6. Coating and culturing
   1. Add 1.5 ng/mL poly-L-ornithine (PLO) to both compartments. Make sure the PLO is running through the channels by pipetting the coating media a few times directly in the channel entrance.
   2. Examine the microfluidic chamber under a light microscope with 10x magnification to check for the presence of air bubbles. If air bubbles are blocking the microgrooves, place the MFC in a vacuum desiccator for 2 min. Later, remove the excess air that got caught in the channels by pipetting the coating media through them. Incubate overnight.
   3. Replace PLO with laminin (3 µg/mL in DDW) for overnight incubation in the same manner.
   4. Prior to plating, wash the laminin with a neuronal culture medium.

2. Neuronal culture plating

1. Spinal cord explant culture
   1. Using straight scissors and fine forceps, dissect a spinal cord out of an E12.5 ICR-HB9:GFP mouse embryo. Work in a 1X HBSS solution with 1% penicillin-streptomycin (P/S) (Figure 3A-C).
   2. Using microdissection scissors, remove the meninges and the dorsal horns (Figure 3D).
   3. Cut the spinal cord into 1 mm thick transverse sections (Figure 3E). Dispose of all medium from the proximal compartment of the MFC.
   4. Pick up a single spinal cord explant with a pipette in a total volume of 4 µL. Inject the explant as close as possible to the cave and draw out any excessive liquid from the proximal well via the lateral outlets (1 mm punches). The explants should be sucked into the proximal channel.

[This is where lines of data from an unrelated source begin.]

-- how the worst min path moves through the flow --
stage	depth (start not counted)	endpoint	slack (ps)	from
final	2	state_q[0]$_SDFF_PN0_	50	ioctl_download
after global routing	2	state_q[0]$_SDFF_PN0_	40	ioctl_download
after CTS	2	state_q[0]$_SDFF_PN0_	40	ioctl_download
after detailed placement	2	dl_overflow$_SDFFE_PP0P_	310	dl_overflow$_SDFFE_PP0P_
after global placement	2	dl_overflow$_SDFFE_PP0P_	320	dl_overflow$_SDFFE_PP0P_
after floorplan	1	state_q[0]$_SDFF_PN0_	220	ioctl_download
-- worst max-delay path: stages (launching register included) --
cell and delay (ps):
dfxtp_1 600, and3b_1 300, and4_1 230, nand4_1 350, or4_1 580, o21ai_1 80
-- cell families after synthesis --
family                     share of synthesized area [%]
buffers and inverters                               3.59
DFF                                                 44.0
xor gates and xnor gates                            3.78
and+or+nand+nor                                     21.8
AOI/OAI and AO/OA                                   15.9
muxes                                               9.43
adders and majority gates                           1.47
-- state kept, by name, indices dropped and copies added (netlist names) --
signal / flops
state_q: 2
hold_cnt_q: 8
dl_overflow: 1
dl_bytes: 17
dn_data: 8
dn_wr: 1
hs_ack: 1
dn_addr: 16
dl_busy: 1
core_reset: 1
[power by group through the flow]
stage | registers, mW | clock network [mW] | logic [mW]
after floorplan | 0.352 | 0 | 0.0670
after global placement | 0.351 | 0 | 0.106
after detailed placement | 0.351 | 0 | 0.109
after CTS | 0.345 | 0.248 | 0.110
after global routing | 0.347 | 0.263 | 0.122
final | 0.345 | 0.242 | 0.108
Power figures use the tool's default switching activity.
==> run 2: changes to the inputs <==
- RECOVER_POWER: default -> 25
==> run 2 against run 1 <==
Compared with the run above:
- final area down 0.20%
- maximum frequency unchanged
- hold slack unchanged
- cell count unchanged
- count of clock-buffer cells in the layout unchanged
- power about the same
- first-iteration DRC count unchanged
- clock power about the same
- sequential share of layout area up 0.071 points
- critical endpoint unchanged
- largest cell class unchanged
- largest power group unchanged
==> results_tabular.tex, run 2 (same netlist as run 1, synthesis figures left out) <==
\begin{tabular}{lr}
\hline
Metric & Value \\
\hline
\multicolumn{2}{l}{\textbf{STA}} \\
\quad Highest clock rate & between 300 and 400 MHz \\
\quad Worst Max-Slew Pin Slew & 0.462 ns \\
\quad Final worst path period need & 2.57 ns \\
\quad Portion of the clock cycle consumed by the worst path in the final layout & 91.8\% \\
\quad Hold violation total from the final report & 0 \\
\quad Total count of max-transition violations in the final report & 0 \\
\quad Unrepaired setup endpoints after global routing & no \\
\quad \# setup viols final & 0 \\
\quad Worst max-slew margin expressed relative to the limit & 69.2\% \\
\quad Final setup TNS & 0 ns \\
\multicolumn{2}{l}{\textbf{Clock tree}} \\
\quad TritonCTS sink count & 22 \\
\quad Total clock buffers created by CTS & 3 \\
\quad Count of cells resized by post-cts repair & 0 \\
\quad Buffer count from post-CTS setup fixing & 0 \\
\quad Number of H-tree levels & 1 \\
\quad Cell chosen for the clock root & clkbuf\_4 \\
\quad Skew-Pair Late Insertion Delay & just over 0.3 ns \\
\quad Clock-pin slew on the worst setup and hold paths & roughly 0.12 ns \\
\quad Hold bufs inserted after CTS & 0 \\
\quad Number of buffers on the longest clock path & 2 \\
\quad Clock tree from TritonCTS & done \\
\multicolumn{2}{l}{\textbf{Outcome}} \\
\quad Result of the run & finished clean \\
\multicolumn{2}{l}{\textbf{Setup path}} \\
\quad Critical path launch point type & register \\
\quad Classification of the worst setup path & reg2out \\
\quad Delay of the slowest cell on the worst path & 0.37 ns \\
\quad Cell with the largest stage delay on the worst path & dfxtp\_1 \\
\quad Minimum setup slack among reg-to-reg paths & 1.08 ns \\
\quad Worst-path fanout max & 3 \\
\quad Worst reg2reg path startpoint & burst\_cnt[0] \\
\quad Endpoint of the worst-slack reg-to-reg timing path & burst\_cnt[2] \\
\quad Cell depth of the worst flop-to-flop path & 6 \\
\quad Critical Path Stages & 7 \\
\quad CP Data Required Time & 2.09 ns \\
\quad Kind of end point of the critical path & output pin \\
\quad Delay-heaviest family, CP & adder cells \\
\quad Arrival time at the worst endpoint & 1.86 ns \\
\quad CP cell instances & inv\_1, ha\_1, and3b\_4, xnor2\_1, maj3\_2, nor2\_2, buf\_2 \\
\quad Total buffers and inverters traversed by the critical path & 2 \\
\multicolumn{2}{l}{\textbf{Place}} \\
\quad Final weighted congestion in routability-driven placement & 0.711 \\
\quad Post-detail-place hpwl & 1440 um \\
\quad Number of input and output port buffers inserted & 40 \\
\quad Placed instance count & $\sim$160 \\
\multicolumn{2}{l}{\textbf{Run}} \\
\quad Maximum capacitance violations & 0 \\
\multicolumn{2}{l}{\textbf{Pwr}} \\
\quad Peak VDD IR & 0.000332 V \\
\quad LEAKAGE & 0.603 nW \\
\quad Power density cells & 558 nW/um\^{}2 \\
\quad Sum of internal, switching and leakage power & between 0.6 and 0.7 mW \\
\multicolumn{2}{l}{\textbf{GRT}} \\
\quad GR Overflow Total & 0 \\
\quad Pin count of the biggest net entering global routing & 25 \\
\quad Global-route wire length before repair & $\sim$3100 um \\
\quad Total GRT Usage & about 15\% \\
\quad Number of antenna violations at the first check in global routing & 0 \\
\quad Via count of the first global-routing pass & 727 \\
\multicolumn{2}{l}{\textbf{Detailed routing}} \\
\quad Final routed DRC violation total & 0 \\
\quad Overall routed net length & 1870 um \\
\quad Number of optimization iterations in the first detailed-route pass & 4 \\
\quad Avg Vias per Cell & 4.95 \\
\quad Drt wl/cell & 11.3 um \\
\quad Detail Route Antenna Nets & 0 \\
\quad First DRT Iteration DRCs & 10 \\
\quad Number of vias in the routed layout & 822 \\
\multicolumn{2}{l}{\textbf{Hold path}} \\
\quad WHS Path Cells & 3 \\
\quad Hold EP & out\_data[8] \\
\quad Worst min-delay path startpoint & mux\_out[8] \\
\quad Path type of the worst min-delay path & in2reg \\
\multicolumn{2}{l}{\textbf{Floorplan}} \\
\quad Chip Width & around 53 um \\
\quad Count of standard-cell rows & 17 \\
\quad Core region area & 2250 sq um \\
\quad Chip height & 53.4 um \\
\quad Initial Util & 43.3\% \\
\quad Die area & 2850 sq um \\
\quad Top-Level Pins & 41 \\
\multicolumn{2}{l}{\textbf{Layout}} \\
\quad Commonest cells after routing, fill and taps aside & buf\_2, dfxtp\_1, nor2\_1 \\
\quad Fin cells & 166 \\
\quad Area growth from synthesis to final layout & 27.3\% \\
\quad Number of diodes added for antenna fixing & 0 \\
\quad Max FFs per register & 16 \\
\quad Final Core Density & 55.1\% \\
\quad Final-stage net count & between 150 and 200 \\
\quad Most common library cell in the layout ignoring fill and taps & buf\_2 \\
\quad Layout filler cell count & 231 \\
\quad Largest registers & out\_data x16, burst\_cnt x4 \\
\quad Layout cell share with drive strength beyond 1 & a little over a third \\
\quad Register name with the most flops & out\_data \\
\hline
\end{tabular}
[config.mk]
export PLATFORM = sky130hd
export DESIGN_NAME = alu32_arbiter
export DESIGN_NICKNAME = d
export VERILOG_FILES = /design/src/rtl/alu32_arbiter.sv
export SDC_FILE = /design/constraint.sdc
export NUM_CORES = 1
export LEC_CHECK = 0
export BUFFER_PORTS_ARGS = -buffer_cell sky130_fd_sc_hd__clkbuf_2
export CORE_MARGIN = 2
export CORE_UTILIZATION = 60
export CTS_CLUSTER_SIZE = 16
export DETAILED_ROUTE_END_ITERATION = 8
export PLACE_DENSITY_LB_ADDON = 0.08
export SLEW_MARGIN = 20
export SYNTH_ARGS = -nofsm -noshare
export SYNTH_HDL_FRONTEND = slang
export SYNTH_SLANG_ARGS = --single-unit
[constraint.sdc]
create_clock -name clk -period 5.2 [get_ports clk]
set_input_delay 0.52 -clock clk [delete_from_list [all_inputs] [get_ports clk]]
set_output_delay 0.52 -clock clk [all_outputs]
set_load 0.1 [all_outputs]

   5. Slowly add 150 µL of spinal cord explant medium (SCEX, see Table of Materials and Table 3) to the proximal well.
   6. Spinal cord explant culture maintenance
      1. Add SCEX medium in the proximal compartment and rich SCEX medium (SCEX with 50 ng/mL of BDNF and GDNF) in the distal compartment. Maintain a volume gradient of at least 15 µL per well between the distal wells (higher volume) and the proximal well.

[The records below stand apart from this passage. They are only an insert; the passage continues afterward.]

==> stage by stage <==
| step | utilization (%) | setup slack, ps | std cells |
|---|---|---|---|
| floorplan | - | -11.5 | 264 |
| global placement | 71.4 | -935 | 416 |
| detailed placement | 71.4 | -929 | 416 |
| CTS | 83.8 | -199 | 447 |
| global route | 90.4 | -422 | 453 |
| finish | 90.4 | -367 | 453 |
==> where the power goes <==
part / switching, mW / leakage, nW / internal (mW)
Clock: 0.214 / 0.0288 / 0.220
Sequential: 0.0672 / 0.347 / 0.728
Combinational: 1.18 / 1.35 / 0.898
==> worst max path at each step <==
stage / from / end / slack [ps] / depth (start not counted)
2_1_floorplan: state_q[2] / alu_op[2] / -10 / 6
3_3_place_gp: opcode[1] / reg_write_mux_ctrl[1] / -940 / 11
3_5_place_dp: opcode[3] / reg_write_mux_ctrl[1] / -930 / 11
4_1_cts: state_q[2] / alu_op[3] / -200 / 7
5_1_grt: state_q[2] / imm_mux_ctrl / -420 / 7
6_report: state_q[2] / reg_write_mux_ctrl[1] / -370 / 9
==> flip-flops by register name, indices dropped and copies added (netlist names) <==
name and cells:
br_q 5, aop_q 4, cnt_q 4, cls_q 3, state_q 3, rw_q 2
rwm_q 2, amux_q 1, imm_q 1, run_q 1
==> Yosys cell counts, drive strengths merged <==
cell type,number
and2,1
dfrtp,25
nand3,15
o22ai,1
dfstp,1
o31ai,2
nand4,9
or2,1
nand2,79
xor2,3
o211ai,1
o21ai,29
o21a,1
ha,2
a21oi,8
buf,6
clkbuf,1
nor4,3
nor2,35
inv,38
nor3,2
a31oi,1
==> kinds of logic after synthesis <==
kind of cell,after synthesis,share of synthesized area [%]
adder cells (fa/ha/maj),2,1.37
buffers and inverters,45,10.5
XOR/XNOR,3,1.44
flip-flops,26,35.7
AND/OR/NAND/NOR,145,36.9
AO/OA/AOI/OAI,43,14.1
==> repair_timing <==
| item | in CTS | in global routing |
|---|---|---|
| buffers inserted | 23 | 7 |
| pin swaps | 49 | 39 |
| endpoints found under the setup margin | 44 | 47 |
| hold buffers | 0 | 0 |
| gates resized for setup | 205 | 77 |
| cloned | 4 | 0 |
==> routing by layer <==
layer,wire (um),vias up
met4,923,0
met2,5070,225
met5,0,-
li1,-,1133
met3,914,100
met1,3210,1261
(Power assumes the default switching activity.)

      2. Refresh the medium every 2 days. It can take the axons up to 3-5 days to cross distally.

3. Axonal transport (Figure 4A)

1. Labeling of mitochondria and acidic compartments
   1. Prepare fresh SCEX medium (or CNB for dissociated MN) containing 100 nM Mitotracker Deep Red FM and 100 nM LysoTracker Red. Incubate for 30-60 min at 37 °C. Other colors can be used as long as their fluorophores do not overlap.

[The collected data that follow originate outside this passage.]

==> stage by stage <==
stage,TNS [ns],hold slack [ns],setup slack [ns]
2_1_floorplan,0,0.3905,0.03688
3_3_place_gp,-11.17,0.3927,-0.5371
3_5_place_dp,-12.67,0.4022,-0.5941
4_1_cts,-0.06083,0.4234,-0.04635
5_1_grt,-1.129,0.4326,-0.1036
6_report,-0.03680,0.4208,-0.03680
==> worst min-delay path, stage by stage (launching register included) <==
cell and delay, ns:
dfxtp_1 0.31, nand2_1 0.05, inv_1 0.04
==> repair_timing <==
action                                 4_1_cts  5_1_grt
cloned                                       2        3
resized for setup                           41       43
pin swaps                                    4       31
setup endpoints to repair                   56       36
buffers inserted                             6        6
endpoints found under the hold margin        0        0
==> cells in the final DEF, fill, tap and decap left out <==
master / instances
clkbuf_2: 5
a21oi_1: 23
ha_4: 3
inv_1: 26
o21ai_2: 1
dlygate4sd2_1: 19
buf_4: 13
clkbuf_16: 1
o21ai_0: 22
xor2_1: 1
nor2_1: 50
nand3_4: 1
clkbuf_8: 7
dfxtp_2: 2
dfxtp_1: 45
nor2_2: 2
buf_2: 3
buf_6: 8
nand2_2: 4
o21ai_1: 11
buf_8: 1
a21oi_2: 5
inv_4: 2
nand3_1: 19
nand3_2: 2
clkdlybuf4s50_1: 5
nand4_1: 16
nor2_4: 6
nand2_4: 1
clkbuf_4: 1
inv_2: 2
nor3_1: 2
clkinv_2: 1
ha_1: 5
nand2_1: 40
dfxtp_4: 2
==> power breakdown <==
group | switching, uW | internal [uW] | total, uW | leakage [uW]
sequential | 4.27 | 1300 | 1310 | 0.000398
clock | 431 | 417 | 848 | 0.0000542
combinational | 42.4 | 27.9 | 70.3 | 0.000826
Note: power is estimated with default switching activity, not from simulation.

   2. Wash 3x with warm CNB/SCEX medium. The plates are ready for imaging.
2. Live imaging
   1. Acquire 100 time-lapse image series of axonal transport at 3 s intervals, with a total of 5 min per movie.
      NOTE: The imaging system used in this study included an inverted microscope equipped with spinning disc confocal, controlled via propriety cell imaging software, 60x oil lens, NA = 1.4, and an EMCCD camera. Movies were acquired in a controlled environment at 37 °C and 5% CO₂.
      NOTE: Longer or shorter time-lapse movies can be imaged, depending on the experiment. Even overnight movies can be recorded if needed. However, it is critical to try and reduce the exposure time and laser power, as well as the number of total images, to decrease phototoxicity and bleaching during movie acquisition.